| What this task involves |
Going through the entries below, copy out each line that contains "flops".

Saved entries
□ □ □
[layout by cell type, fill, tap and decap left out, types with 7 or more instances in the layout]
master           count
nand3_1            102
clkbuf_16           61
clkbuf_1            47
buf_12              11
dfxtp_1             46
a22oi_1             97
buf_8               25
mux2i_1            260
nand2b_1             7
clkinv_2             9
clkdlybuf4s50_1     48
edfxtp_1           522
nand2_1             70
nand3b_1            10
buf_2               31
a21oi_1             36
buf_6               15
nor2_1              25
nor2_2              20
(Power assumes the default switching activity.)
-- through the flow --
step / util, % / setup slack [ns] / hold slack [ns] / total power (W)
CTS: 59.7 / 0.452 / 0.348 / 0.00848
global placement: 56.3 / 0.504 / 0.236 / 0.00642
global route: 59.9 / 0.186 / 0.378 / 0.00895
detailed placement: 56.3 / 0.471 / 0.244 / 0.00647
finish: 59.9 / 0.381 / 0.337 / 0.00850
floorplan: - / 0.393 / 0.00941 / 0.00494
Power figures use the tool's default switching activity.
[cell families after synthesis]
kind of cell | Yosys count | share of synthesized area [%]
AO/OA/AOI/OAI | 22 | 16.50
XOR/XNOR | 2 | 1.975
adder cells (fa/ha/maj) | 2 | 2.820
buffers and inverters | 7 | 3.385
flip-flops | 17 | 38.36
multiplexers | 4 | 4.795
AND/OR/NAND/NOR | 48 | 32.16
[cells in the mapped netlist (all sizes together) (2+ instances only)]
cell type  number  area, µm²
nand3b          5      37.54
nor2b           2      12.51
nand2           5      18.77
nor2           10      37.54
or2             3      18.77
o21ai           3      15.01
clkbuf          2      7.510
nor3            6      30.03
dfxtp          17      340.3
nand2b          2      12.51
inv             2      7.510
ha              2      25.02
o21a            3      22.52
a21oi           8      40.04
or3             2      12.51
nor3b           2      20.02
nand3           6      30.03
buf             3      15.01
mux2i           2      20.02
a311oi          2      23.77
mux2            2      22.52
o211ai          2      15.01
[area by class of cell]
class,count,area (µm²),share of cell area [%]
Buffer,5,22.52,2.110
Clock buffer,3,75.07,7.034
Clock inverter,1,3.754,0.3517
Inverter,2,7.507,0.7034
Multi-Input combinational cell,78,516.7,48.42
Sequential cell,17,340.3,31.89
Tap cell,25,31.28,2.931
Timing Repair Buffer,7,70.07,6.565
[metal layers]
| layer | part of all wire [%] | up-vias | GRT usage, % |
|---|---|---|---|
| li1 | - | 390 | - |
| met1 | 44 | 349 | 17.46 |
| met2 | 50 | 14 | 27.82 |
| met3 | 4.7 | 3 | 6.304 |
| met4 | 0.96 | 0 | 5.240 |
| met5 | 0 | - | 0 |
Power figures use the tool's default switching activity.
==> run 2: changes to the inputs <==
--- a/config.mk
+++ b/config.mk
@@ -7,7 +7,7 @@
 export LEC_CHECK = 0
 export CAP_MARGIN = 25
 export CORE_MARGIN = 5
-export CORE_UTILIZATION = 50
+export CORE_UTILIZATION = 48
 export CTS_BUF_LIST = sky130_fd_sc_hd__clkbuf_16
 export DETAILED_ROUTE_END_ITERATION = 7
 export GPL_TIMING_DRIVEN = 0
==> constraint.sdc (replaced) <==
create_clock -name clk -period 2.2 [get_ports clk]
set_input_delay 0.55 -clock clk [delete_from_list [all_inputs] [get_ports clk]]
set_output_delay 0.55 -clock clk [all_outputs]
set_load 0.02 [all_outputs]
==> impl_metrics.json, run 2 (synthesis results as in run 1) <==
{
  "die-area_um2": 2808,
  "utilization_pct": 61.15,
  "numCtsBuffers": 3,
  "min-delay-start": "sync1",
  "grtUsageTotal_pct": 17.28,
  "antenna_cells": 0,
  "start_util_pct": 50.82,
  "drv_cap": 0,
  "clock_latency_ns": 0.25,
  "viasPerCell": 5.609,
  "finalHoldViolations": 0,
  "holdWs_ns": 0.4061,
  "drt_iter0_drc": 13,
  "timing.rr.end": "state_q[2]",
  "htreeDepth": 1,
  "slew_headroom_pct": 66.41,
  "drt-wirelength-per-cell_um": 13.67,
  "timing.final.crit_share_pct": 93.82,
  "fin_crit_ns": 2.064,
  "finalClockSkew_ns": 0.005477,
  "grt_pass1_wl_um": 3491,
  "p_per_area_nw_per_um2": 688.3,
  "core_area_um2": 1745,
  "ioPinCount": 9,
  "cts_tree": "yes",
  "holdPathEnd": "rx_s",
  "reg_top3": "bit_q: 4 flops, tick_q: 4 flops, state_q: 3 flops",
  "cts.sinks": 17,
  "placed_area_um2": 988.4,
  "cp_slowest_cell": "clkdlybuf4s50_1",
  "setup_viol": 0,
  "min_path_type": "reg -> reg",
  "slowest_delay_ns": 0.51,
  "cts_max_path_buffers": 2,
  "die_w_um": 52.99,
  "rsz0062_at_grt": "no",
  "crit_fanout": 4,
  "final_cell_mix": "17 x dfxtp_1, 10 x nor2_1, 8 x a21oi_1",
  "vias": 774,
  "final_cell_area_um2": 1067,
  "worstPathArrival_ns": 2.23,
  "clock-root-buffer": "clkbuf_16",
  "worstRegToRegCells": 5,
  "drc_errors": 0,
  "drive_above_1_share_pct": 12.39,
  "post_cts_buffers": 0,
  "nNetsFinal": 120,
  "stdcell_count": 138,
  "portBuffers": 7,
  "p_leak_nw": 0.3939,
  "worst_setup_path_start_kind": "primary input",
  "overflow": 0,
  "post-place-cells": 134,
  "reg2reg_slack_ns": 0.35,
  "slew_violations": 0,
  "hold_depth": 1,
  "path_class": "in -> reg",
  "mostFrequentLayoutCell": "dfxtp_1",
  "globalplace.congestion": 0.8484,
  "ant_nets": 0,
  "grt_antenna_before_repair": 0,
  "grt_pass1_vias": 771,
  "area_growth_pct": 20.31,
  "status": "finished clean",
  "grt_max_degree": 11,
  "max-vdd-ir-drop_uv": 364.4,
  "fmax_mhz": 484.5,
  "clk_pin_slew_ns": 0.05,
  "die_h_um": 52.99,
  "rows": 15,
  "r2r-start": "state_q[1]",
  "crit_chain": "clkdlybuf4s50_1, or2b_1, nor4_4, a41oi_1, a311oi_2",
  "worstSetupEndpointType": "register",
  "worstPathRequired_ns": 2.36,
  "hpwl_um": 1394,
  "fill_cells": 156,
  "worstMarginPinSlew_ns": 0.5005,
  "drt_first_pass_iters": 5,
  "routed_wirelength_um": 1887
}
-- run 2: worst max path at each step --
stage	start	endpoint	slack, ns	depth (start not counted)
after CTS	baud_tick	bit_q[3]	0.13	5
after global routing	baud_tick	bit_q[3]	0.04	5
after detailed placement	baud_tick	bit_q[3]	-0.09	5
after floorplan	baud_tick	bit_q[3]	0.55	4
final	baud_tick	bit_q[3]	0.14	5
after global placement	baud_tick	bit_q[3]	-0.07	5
□ □ □
| Expected answer |
flip-flops | 17 | 38.36
  "reg_top3": "bit_q: 4 flops, tick_q: 4 flops, state_q: 3 flops",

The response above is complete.